Another option is Mascot Server, a search engine from Matrix Science used to identify and characterize proteins by matching mass spectra against a database of protein sequences. Usually the approach is to digest the sample, then analyze the resulting peptide mixture by tandem mass spectrometry. The search engine compares the experimental mass values with values calculated from the entries in a database of either amino acid or nucleic acid sequences. An appropriate scoring algorithm identifies the closest matches.
The search engine also implements methods of protein quantitation that use only the information in a standard LC-MS/MS peak list.
A complement to the search engine, Mascot Distiller is a vendor-neutral application for viewing and processing MS data files in the discovery phase. It supports native file formats and the mzML and mzXML interchange formats. Peak picking is achieved by fitting a calculated complete isotope distribution to the experimental data, not just the 12C peak. The charge state is automatically determined, and the peak list contains only monoisotopic masses, even when the signal-to-noise ratio is poor or the isotopic distribution not fully resolved.
The peak lists can be submitted to the search engine for a database search, and the results can be returned for viewing and used as the starting point for quantitation. Mascot Distiller implements protein quantitation based on MS1 (survey scan) intensity, the relative intensities of extracted ion chromatograms (XICs) for peptide precursors. The system is compatible with both label-free and label-based analyses.
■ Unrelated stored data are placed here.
--- config.mk ---
export PLATFORM = sky130hd
export DESIGN_NAME = ebg_bus_grant
export DESIGN_NICKNAME = d
export VERILOG_FILES = /design/src/ebg_bus_grant.v
export VERILOG_INCLUDE_DIRS = /design/src
export SDC_FILE = /design/constraint.sdc
export NUM_CORES = 1
export LEC_CHECK = 0
export BUFFER_PORTS_ARGS = -buffer_cell sky130_fd_sc_hd__buf_2
export CORE_MARGIN = 5
export CORE_UTILIZATION = 48
export CTS_BUF_LIST = sky130_fd_sc_hd__clkbuf_8 sky130_fd_sc_hd__clkbuf_16
export DETAILED_ROUTE_END_ITERATION = 10
export GPL_TIMING_DRIVEN = 0
export PLACE_DENSITY = 0.78
export SYNTH_ARGS = -nofsm -noshare
export SYNTH_HDL_FRONTEND = slang
export SYNTH_SLANG_ARGS = --single-unit
export TNS_END_PERCENT = 1
--- constraint.sdc ---
create_clock -name clock_i -period 2.5 [get_ports clock_i]
set_clock_uncertainty 0.2 [all_clocks]
set_input_delay 0.125 -clock clock_i [delete_from_list [all_inputs] [get_ports clock_i]]
set_output_delay 0.125 -clock clock_i [all_outputs]
set_load 0.02 [all_outputs]
`config.mk`:
```
export PLATFORM = sky130hd
export DESIGN_NAME = axi_read_data_receiver
export DESIGN_NICKNAME = d
export VERILOG_FILES = /design/src/rd_recv_pkg.sv /design/src/beat_if.sv /design/src/beat_fifo.sv /design/src/axi_read_data_receiver.sv
export VERILOG_INCLUDE_DIRS = /design/src
export SDC_FILE = /design/constraint.sdc
export NUM_CORES = 1
export LEC_CHECK = 0
export BUFFER_PORTS_ARGS = -buffer_cell sky130_fd_sc_hd__buf_4
export CELL_PAD_IN_SITES_DETAIL_PLACEMENT = 2
export CELL_PAD_IN_SITES_GLOBAL_PLACEMENT = 2
export CORE_ASPECT_RATIO = 1.4
export CORE_MARGIN = 4
export CORE_UTILIZATION = 50
export CTS_BUF_LIST = sky130_fd_sc_hd__clkbuf_8 sky130_fd_sc_hd__clkbuf_16
export DETAILED_ROUTE_END_ITERATION = 12
export PLACE_DENSITY_LB_ADDON = 0.1
export SETUP_SLACK_MARGIN = 0.5
export SLEW_MARGIN = 10
export SYNTH_ARGS = -nofsm -noshare
export SYNTH_HDL_FRONTEND = slang
export SYNTH_SLANG_ARGS = --single-unit
```
`constraint.sdc`:
```
create_clock -name core_clk -period 57.3 [get_ports core_clk]
set_input_delay 11.46 -clock core_clk [delete_from_list [all_inputs] [get_ports core_clk]]
set_output_delay 11.46 -clock core_clk [all_outputs]
set_load 0.03 [all_outputs]
```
It can accommodate a large number of stable isotope labels such as SILAC, metabolic, ICAT, 18O, and dimethyl.
Displays of chromatographic and spectral profiles provide visual confirmation as to whether the data processing is working as intended. Three quality metrics are calculated for each ratio, and user-defined thresholds are applied to these metrics to automatically reject low-quality values.
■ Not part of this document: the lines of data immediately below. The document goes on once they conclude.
File: src/core/tft_timing_pkg.sv
// Package: register map, field layout and reset values of the TFT timing block
package tft_timing_pkg;

  // ==========================================================================
  // Register byte offsets
  localparam logic [7:0] A_CTRL   = 8'h00;
  localparam logic [7:0] A_CLK    = 8'h04;
  localparam logic [7:0] A_HTOTAL = 8'h08;
  localparam logic [7:0] A_HBLANK = 8'h0C;
  localparam logic [7:0] A_HSYNC  = 8'h10;
  localparam logic [7:0] A_VTOTAL = 8'h14;
  localparam logic [7:0] A_VBLANK = 8'h18;
  localparam logic [7:0] A_VSOFF  = 8'h1C;
  localparam logic [7:0] A_VSWID  = 8'h20;
  localparam logic [7:0] A_DVE    = 8'h24;
  localparam logic [7:0] A_STATUS = 8'h28;

  // ==========================================================================
  // Control register bit positions
  localparam int C_ENABLE  = 0;
  localparam int C_CLK_POL = 1;
  localparam int C_HS_POL  = 2;
  localparam int C_VS_POL  = 3;
  localparam int C_DVE_POL = 4;
  localparam int C_DVE_GP  = 5;
  localparam int C_GP_LVL  = 6;
  localparam int CTRL_W    = 7;

  // Clock register field positions, then the upper-half field of the paired registers
  localparam int F_PERIOD = 0;
  localparam int F_UP     = 8;
  localparam int F_DOWN   = 16;
  localparam int F_PERPIX = 24;
  localparam int F_HI     = 16;

  // ==========================================================================
  // Reset values
  localparam logic [CTRL_W-1:0] R_CTRL   = 7'h00;
  localparam logic [7:0]        R_PERIOD = 8'h02;
  localparam logic [7:0]        R_UP     = 8'h00;
  localparam logic [7:0]        R_DOWN   = 8'h02;
  localparam logic [3:0]        R_PERPIX = 4'h1;
  localparam logic [15:0]       R_HTOTAL = 16'h0020;
  localparam logic [15:0]       R_HBL    = 16'h0004;
  localparam logic [15:0]       R_AW     = 16'h0010;
  localparam logic [15:0]       R_HSOFF  = 16'h0000;
  localparam logic [15:0]       R_HSW    = 16'h0004;
  localparam logic [15:0]       R_VTOTAL = 16'h0010;
  localparam logic [15:0]       R_VBL    = 16'h0002;
  localparam logic [15:0]       R_AH     = 16'h0008;
  localparam logic [15:0]       R_VSOFF  = 16'h0000;
  localparam logic [23:0]       R_VSW    = 24'h000100;
  localparam logic [7:0]        R_DVE    = 8'h00;

  // ==========================================================================
  // Bus encodings
  localparam logic [1:0] HTRANS_NONSEQ = 2'h2;
  localparam logic [2:0] HSIZE_WORD    = 3'h2;

  // ==========================================================================
  // Timing configuration carried as one group
  typedef struct packed {
    logic [CTRL_W-1:0] ctrl;
    logic [7:0]        period;
    logic [7:0]        clk_up;
    logic [7:0]        clk_down;
    logic [3:0]        per_pixel;
    logic [15:0]       h_total;
    logic [15:0]       leading_h_blank;
    logic [15:0]       active_width;
    logic [15:0]       hs_offset;
    logic [15:0]       hs_width;
    logic [15:0]       v_total;
    logic [15:0]       leading_v_blank;
    logic [15:0]       active_height;
    logic [15:0]       vs_offset;
    logic [23:0]       vs_width;
    logic [7:0]        valid_enable_delay;
  } cfg_t;

  localparam cfg_t CFG_RESET = '{
    ctrl: R_CTRL, period: R_PERIOD, clk_up: R_UP, clk_down: R_DOWN, per_pixel: R_PERPIX,
    h_total: R_HTOTAL, leading_h_blank: R_HBL, active_width: R_AW, hs_offset: R_HSOFF,
    hs_width: R_HSW, v_total: R_VTOTAL, leading_v_blank: R_VBL, active_height: R_AH,
    vs_offset: R_VSOFF, vs_width: R_VSW, valid_enable_delay: R_DVE};

  // Panel-side output group
  typedef struct packed {
    logic        pclk;
    logic        lsync;
    logic        fsync;
    logic        dve;
    logic [23:0] data;
  } panel_t;

endpackage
According to John Cottrell, director, Matrix Science, most labs are still at the stage of exploring which methods best suit their data. For most users, current software is too complex and needs to become more of a black box.
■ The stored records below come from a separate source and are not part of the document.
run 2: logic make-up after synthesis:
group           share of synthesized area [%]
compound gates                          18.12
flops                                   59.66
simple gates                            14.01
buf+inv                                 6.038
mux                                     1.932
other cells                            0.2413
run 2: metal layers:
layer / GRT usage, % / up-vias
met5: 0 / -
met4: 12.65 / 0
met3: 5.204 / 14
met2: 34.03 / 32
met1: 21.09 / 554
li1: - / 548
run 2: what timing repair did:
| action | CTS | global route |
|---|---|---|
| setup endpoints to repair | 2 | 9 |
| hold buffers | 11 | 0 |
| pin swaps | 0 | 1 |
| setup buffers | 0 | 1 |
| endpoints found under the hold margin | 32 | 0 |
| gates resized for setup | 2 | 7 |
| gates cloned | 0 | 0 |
`config.mk`:
```
export PLATFORM = sky130hd
export DESIGN_NAME = cch_config_control
export DESIGN_NICKNAME = d
export VERILOG_FILES = /design/src/cch_pkg.sv /design/src/cch_config_control.sv /design/src/cch_reset_track.sv /design/src/cch_err_report.sv
export SDC_FILE = /design/constraint.sdc
export NUM_CORES = 1
export LEC_CHECK = 0
export BUFFER_PORTS_ARGS = -buffer_cell sky130_fd_sc_hd__buf_2
export CORE_ASPECT_RATIO = 1.75
export CORE_UTILIZATION = 30
export CTS_CLUSTER_DIAMETER = 40
export DETAILED_ROUTE_END_ITERATION = 8
export PLACE_DENSITY = 0.63
export SLEW_MARGIN = 0
export SYNTH_ARGS = -nofsm -noshare
export SYNTH_HDL_FRONTEND = slang
export SYNTH_SLANG_ARGS = --single-unit
```
`constraint.sdc`:
```
create_clock -name clk_sys -period 3.1 [get_ports clk_sys]
set_input_delay 0.155 -clock clk_sys [delete_from_list [all_inputs] [get_ports clk_sys]]
set_output_delay 0.155 -clock clk_sys [all_outputs]
set_load 0.03 [all_outputs]
```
Profiling Dynamic Responses of Cancer Drugs
Most molecularly targeted drugs today are co-approved with a companion diagnostic, but these tests don’t directly measure whether a therapy will work. For instance, when BRAF-mutant melanoma becomes resistant to BRAF inhibitors, the cancerous cells will continue expressing the mutant protein. Therefore, these patients would still be considered test-positive.
To improve on these indirect tests, a startup, BioMarker Strategies, is developing PathMAP® functional profiling technology, which measures how live cancer cells respond to drugs through analysis of proteins within their key signaling pathways. To help do that, they use Bio-Rad Laboratories’ Bio-Plex assays to analyze the phosphoprotein levels in cell lysates, according to Brett Houser, a product manager at Bio-Rad.
“Bio-Rad’s Bio-Plex multiplex immunoassay system enables highly multiplexed analysis of samples, which is critical when samples are both precious and scant, as in the case of some of BioMarker Strategies’ samples,” says Houser.
BioMarker Strategies’ SnapPath® instrument processes tissue from a solid tumor biopsy, distributes the sample among different wells for treatment, and then lyses the cells to stabilize the biomarkers for further analysis. This automation and standardization of the process is key to ensuring reproducible and reliable data.
The company recently published a study demonstrating that the SnapPath system can accurately assess treatment response to a BRAF inhibitor in both cell models and clinical tumor samples. The firm has begun placing their instruments at research institutions to develop the technology as a guide in drug development and treatment selection for solid tumors.